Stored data
=== Begin Enclosure ===

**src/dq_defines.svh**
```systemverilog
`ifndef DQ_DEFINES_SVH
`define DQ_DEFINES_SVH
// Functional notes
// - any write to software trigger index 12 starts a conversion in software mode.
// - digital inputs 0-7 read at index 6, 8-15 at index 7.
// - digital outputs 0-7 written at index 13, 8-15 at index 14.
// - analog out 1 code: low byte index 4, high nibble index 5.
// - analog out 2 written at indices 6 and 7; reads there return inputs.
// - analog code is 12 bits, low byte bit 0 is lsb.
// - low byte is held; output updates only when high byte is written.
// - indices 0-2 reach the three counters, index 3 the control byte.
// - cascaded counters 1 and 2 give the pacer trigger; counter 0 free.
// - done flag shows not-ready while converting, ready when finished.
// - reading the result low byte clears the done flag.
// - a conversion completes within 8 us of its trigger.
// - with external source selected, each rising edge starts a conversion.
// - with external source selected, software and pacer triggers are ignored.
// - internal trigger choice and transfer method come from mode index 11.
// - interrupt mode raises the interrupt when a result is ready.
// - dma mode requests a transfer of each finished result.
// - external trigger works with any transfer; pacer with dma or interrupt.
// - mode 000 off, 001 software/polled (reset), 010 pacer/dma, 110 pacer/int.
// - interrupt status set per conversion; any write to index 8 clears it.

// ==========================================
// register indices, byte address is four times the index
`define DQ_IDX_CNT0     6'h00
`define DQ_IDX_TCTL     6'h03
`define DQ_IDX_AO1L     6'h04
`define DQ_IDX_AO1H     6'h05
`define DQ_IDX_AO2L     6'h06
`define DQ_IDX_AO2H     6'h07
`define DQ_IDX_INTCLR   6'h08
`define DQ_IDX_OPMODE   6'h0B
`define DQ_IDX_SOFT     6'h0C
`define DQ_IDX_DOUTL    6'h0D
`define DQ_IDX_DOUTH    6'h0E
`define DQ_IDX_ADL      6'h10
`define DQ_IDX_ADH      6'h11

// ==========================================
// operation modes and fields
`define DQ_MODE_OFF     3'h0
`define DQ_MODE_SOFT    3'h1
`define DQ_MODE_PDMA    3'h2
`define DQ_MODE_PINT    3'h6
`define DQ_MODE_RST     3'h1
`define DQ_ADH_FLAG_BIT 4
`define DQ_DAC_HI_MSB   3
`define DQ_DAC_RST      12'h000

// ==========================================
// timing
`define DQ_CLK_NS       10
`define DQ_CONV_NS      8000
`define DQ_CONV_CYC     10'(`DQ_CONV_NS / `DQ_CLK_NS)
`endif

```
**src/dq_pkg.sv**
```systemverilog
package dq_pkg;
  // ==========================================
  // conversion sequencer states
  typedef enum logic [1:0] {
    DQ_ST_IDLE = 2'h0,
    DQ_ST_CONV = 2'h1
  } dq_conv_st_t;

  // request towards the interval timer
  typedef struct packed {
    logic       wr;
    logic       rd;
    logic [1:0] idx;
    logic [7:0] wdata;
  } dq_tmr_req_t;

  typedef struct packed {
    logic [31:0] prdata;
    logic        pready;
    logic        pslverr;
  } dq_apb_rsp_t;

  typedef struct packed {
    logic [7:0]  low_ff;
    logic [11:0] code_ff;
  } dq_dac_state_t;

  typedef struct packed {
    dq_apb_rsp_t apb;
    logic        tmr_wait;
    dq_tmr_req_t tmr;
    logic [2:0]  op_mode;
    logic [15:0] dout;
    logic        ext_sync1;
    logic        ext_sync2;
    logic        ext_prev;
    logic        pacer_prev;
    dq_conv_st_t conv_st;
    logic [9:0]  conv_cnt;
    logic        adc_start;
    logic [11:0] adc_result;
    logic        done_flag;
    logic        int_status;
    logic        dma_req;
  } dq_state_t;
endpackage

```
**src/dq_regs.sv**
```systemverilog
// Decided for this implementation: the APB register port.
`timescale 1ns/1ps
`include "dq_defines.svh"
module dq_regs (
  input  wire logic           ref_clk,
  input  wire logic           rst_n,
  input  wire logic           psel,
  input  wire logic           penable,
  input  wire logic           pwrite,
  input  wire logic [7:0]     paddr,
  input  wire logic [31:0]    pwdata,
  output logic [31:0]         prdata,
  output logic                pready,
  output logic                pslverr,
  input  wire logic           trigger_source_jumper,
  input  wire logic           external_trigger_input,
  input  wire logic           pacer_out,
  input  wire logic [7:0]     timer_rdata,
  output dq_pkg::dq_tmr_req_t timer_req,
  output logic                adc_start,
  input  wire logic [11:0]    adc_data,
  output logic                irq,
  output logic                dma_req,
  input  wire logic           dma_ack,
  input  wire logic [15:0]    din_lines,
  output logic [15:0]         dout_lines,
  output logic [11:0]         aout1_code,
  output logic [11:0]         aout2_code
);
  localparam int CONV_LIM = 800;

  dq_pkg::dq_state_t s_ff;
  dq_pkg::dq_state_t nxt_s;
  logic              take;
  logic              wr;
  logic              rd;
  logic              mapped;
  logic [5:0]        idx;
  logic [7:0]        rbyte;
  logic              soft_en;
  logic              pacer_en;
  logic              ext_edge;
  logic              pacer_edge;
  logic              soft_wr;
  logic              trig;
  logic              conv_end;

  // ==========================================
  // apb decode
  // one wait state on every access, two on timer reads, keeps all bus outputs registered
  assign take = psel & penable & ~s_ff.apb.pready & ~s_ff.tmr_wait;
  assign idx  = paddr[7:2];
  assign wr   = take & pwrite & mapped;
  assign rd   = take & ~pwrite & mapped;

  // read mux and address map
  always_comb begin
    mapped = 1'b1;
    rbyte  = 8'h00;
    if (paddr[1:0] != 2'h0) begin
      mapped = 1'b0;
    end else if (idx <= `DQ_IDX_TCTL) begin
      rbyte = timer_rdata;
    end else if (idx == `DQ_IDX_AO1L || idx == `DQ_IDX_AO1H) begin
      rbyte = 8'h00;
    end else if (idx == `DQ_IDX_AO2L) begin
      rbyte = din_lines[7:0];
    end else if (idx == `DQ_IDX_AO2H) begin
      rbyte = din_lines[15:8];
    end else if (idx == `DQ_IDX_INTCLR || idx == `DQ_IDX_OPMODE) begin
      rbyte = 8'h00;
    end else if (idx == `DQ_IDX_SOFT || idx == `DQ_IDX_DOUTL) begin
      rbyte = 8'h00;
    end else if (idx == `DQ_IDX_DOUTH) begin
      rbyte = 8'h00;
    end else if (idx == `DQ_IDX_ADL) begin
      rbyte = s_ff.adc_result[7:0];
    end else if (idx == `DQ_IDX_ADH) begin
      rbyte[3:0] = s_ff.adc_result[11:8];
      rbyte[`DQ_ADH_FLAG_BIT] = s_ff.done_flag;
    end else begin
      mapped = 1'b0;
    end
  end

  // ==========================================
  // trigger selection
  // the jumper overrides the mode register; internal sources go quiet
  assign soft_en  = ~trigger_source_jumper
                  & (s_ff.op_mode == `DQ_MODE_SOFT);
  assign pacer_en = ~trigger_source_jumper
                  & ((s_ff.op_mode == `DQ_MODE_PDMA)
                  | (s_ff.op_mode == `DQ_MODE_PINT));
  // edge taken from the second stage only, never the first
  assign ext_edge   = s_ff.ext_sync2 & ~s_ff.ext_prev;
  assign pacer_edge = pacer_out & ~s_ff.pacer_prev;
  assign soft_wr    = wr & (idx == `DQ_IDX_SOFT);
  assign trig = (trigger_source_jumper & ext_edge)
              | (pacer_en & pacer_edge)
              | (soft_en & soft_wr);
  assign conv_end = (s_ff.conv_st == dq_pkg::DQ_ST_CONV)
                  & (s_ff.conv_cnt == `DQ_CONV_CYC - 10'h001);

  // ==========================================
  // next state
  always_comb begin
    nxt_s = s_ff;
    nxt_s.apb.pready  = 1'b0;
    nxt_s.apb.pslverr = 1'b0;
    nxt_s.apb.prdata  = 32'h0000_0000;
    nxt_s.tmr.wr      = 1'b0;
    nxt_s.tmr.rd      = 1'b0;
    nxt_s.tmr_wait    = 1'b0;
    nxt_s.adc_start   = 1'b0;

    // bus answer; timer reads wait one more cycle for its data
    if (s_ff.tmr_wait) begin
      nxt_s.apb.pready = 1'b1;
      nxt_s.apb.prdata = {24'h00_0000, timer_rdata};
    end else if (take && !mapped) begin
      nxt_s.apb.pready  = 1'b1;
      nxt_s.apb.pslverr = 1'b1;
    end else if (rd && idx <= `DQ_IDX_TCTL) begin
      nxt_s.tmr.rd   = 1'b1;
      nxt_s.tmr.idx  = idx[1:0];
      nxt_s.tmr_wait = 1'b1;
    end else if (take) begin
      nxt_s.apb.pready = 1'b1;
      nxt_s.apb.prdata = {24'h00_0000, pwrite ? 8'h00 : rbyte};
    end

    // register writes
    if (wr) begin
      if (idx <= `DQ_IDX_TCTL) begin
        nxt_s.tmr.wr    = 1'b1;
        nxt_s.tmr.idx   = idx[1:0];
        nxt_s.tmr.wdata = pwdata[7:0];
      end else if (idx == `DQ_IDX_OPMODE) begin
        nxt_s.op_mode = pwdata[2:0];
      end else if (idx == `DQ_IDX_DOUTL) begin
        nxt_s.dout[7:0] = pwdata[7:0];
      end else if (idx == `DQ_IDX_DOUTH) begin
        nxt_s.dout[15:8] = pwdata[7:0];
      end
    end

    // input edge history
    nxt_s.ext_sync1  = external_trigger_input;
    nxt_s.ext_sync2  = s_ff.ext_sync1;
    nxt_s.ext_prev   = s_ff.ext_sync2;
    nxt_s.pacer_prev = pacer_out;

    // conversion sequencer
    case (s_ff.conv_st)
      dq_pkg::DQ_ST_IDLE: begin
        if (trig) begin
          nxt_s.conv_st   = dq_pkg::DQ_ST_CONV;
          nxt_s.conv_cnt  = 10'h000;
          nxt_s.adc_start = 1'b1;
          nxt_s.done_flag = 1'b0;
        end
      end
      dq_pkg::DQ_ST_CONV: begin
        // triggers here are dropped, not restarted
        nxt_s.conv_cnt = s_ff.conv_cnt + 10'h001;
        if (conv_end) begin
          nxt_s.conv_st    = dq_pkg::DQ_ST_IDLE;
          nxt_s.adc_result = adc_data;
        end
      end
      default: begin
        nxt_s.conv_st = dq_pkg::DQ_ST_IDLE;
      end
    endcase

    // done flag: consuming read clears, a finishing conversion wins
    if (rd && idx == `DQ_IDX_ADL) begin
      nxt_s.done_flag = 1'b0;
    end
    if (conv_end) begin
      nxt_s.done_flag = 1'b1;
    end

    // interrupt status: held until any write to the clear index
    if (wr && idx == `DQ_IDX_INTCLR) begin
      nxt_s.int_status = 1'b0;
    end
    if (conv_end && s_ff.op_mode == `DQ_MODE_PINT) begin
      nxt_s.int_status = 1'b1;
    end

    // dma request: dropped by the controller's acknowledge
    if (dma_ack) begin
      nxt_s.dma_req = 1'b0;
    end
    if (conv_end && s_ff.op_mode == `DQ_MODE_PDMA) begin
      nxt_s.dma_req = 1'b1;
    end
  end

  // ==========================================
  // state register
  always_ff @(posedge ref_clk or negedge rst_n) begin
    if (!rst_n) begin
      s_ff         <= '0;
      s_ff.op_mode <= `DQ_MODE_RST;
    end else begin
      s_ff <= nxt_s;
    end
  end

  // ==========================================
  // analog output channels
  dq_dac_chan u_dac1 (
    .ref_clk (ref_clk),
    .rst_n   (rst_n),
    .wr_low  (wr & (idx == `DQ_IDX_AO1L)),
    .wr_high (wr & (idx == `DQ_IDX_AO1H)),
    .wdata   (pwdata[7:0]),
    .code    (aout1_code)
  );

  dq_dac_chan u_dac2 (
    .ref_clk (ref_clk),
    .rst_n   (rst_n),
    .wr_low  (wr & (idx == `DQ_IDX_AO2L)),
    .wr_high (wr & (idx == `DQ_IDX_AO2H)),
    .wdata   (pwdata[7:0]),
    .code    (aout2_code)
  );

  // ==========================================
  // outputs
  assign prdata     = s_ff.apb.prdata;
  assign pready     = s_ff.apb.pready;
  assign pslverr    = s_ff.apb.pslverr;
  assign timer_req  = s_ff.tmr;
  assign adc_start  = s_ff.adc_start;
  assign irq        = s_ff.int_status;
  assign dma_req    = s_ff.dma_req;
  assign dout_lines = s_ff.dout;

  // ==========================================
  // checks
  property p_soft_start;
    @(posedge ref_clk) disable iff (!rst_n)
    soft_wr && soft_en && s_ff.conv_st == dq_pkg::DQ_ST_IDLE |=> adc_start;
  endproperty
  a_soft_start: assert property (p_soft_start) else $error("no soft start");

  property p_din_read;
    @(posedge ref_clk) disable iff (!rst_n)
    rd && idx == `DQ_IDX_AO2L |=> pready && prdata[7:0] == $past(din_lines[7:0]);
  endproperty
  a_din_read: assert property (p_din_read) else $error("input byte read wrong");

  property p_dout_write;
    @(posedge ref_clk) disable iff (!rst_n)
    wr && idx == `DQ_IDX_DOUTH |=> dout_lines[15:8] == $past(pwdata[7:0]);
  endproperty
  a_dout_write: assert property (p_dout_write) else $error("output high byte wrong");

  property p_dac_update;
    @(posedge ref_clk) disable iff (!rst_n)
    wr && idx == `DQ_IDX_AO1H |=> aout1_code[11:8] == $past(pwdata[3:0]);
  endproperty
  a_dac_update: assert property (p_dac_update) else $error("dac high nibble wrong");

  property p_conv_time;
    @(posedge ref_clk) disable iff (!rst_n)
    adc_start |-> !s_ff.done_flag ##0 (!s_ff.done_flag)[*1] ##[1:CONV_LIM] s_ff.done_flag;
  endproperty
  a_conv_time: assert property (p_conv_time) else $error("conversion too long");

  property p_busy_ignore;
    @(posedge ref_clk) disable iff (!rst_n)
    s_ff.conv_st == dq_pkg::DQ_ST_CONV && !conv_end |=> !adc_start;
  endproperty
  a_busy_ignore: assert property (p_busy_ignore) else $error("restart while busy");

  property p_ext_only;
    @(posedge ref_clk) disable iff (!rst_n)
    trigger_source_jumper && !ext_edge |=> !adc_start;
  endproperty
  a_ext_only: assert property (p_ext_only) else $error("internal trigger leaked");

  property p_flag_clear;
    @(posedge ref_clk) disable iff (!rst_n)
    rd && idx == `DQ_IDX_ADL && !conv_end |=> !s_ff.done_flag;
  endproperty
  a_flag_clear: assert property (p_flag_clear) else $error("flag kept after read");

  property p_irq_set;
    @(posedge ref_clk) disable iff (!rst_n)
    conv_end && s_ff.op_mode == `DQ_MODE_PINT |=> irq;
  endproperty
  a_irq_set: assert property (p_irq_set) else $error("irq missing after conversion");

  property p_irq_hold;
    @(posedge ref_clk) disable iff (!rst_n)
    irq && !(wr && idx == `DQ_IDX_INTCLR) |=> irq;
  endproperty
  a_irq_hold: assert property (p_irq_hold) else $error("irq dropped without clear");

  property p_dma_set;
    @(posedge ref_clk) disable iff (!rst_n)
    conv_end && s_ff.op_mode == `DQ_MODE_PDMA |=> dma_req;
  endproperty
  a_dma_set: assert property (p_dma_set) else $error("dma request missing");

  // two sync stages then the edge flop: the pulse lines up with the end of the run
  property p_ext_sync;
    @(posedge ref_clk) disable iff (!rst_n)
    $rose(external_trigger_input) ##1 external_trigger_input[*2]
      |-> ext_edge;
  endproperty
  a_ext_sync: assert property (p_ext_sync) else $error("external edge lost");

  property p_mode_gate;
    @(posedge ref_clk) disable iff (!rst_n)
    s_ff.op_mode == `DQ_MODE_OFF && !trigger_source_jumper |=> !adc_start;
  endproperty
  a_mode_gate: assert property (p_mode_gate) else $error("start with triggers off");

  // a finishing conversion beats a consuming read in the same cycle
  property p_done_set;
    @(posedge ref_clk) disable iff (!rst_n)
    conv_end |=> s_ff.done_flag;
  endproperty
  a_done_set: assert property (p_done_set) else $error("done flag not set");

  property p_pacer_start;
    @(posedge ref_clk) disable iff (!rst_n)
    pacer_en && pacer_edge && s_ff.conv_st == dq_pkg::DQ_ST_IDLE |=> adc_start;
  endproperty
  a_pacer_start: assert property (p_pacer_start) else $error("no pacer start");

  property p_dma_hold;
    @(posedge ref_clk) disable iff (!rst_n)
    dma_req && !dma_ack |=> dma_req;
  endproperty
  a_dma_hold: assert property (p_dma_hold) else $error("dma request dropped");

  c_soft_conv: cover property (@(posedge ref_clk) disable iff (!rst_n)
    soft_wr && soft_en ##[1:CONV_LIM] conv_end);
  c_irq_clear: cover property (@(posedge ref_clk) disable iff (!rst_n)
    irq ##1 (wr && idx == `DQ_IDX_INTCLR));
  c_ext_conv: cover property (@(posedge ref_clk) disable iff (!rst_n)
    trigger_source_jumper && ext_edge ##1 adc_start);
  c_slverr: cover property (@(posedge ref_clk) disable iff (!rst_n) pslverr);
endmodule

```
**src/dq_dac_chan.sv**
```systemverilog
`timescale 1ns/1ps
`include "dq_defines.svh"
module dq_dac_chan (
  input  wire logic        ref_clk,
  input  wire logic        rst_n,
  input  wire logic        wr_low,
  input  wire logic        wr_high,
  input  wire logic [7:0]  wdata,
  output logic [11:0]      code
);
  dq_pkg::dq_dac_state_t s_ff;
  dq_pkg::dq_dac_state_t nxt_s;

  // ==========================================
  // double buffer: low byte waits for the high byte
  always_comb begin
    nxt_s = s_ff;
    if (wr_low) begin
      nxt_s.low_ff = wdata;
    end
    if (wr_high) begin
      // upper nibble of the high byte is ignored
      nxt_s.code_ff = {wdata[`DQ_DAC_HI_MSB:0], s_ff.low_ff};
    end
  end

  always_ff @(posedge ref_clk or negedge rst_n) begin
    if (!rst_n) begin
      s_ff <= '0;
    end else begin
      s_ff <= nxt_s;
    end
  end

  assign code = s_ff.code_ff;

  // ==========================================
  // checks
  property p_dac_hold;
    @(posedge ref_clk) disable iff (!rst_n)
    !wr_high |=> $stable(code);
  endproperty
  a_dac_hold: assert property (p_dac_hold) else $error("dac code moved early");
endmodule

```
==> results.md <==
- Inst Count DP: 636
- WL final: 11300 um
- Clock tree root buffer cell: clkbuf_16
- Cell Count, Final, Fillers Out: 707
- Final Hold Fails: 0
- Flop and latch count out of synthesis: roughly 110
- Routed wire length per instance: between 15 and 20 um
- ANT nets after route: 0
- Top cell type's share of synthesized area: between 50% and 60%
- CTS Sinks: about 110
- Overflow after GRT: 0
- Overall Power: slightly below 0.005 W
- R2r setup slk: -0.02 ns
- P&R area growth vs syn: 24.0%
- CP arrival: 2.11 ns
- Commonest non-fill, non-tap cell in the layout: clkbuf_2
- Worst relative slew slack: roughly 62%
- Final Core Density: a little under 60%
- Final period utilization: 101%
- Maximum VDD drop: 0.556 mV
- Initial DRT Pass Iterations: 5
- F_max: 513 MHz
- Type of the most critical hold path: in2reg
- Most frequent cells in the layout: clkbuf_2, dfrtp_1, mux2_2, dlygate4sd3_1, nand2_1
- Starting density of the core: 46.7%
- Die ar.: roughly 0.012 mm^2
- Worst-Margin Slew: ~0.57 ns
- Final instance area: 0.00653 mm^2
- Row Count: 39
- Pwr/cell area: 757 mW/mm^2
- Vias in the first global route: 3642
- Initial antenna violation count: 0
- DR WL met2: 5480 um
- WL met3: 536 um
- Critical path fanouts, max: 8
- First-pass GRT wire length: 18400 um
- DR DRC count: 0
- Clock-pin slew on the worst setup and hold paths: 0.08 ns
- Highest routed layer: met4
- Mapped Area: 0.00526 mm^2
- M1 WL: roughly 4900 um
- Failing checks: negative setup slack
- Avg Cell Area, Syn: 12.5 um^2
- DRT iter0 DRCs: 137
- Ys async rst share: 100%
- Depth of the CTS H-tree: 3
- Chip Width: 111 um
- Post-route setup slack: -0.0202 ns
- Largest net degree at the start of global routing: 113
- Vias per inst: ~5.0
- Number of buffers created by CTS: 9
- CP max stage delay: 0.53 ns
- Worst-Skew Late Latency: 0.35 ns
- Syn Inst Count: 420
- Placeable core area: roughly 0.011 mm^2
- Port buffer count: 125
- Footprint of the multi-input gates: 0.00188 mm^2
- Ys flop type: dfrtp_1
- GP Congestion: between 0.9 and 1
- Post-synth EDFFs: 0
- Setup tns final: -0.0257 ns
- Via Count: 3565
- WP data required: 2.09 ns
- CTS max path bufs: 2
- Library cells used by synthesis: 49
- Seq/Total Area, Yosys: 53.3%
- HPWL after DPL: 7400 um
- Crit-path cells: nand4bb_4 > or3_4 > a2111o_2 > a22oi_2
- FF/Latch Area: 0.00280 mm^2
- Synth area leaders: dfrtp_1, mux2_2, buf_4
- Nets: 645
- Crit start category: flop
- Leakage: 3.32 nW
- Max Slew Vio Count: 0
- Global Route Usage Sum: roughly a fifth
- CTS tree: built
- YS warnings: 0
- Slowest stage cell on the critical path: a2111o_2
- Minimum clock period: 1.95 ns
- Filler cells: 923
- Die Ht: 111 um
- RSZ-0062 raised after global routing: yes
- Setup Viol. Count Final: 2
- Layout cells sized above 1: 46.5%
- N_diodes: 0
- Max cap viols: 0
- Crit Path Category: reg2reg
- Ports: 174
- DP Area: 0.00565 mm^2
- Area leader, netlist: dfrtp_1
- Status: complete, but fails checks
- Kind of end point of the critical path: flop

=== End Enclosure ===

EXERCISE BRIEF: From the records given above, copy all lines containing "instance".

TASK RESULT:
- Routed wire length per instance: between 15 and 20 um
- Final instance area: 0.00653 mm^2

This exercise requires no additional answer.